Blog

Basic python implementation is coming along well and will be finished in the next couple of days, along with the user tool in Flask. I have a much more clear idea of how I want data to be stored and the options that I want users to have. The next day or two will be implementing this in Python, while leaving myself just enough time for debugging and making things look a little nicer. The last hangup is ensuring that everything is properly explained and documented.

Week 12:

This past week involved settling on parametric models as well as exploring the change detection algorithm. Change detection has been successfully employed and may continue to be tweaked slightly for performance, but for the most part I am now focused on moving everything into Python and building the user tool. Along with page design, I need to determine where model data will be stored when a model is run.

Week 11:

Walkthroughs were this week, which gave me the chance to identify targets that need to be met soon for this project to be successful, as well as to create a clear picture of what I want the deliverables to look like. Primary plan of action is to improve the individual player models for a set list of players in order to include an individualistic seasonality factor. Once the model is satisfactory, I will start working on the program in Python and importing the dataset.

Week 10:

Happy Easter! I've got a couple eggscellent developments to discuss, so let's hop right to it!

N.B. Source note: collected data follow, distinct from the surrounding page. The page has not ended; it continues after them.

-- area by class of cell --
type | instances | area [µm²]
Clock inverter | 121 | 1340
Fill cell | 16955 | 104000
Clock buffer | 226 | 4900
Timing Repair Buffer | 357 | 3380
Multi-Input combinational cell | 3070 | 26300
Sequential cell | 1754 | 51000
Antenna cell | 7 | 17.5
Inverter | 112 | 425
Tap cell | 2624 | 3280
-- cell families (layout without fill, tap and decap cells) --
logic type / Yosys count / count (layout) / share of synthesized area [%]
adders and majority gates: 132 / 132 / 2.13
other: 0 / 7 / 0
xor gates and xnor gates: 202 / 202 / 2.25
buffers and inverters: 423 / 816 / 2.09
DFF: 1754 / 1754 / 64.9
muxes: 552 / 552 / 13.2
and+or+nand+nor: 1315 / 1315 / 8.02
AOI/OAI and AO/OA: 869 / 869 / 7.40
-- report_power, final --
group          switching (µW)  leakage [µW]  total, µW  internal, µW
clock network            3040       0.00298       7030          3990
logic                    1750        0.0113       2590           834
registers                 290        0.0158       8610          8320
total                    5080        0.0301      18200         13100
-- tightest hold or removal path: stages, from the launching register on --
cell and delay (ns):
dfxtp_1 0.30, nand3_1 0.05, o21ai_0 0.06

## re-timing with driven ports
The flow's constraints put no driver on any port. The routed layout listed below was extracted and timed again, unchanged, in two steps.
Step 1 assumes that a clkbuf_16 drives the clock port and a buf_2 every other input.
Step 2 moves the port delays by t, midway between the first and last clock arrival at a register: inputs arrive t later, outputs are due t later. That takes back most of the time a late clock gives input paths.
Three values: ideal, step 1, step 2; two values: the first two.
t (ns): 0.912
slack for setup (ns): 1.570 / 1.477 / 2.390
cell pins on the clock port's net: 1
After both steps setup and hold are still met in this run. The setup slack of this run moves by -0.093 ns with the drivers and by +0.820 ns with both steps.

First off, my dataset of 500 players per week is currently limited to 300 at the moment, as that is all that I can get R to run. Once testing has concluded I may be able to find extra space for R to grab the rest, but for now 300 is still plenty. Struggles with data size have applied to Excel as well, where I am still troubleshooting some functions that I would love for EDA that just won't run across the whole dataset. Basic models have been running successfully on the 300 per week sample, though results are less than ideal. Improvements will come through adding change detection and accounting for seasonality, as well as generally just using something that fits the data better than linear. When running more than just these basic models, I am primarily thinking about panel data. I am in the midst of figuring out how to run smoothing techniques on panel data to sort of create a model for individual players, which may improve performance. Regarding change detection, I have identified several players who broke out in this timeframe. Change detection may look something like running the change detection formula if a player breaks into the top 100 or top 50, but only applying it if his average rank has significantly changed.

Week 9:

Full dataset of weekly player rankings for the top 500 from 2009-current has been procured, giving us a lot to play around with. I have resumed basic data exploration in hopes of finding specific criteria for breakouts and falloffs to use for change detection. I have also come to the conclusion that without match-level data, seasonality will have to be estimated using the timeframe that each surface's season is played in. This should be reasonable, as tournaments are played at about the same time every year, but we may run into issues. Either way, it will provide some level of information regarding a player's expectations.

Week 7-8:

SNC spring break was this week which is why we have yet another multi-week blog post here. Dr. McVey has been kind enough to assist in acquiring a full dataset of player rankings from the ATP website, and we are hopeful to have this very soon. I have been exploring change detection as an additional feature of the rankings analysis program, which may allow us to predict whether a player will continue positive or negative momentum, or whether they will fall back towards mean-level results. Once the full dataset is acquired, I will begin comparing models with and without factors such as seasonality, and hopefully determine how the data is best explained.

Week 5-6:

I was sick for much of this period, however we still have developments as far as exploring how to fit models to the data we have. The solution that I came to was that it will be much easier to model the data in a slightly different form, containing both total points for a player and change in points from the previous period. The process of obtaining this data in the right form continues and will hopefully be solved shortly. This week also brought a change to looking primarily at weekly rankings in order to allow for other factors such as seasonality to be considered.

Week 4:

Other modeling solutions including K nearest neighbors have emerged as possible solutions, though data wrangling has remained a problem. A success from this week came in creating a solid timeline with broken up goals that should make staying on track easier. The next step will come in changing the data form to be modeled correctly.

Week 3:

Running smoothing techniques on this cross-sectional data has proven to be a challenge, as solutions such as summarizing average points by age have proven to be non-intuitive. I have found possible solutions in vector exponential smoothing to alleviate this issue. Right now, the focus is primarily on the data containing end of year rankings rather than weekly, so it will be nice to see what works well and what does not before moving on to more granular data.

Week 2:

After meeting with my advisors I was introduced to possible methods for continued EDA. I also found more data sources that may help in exploring factors such as age and court surface performance affecting player rankings. Techniques were discussed as possibilities to remove this seasonality element to allow for smoothing techniques. Had to do a little bit of wrangling to create the table for top 100 rankings for the entire timeframe, but should now have a much easier time exploring the data.

Weeks 0-1:

This week started with an unfocused idea for a project and ended with a much more clear direction of where we are headed. A big accomplishment from this week was finding the datasets that will drive this project. Additionally, I have been doing some basic exploratory data analysis, including identifying possibilities for functional form and modeling techniques.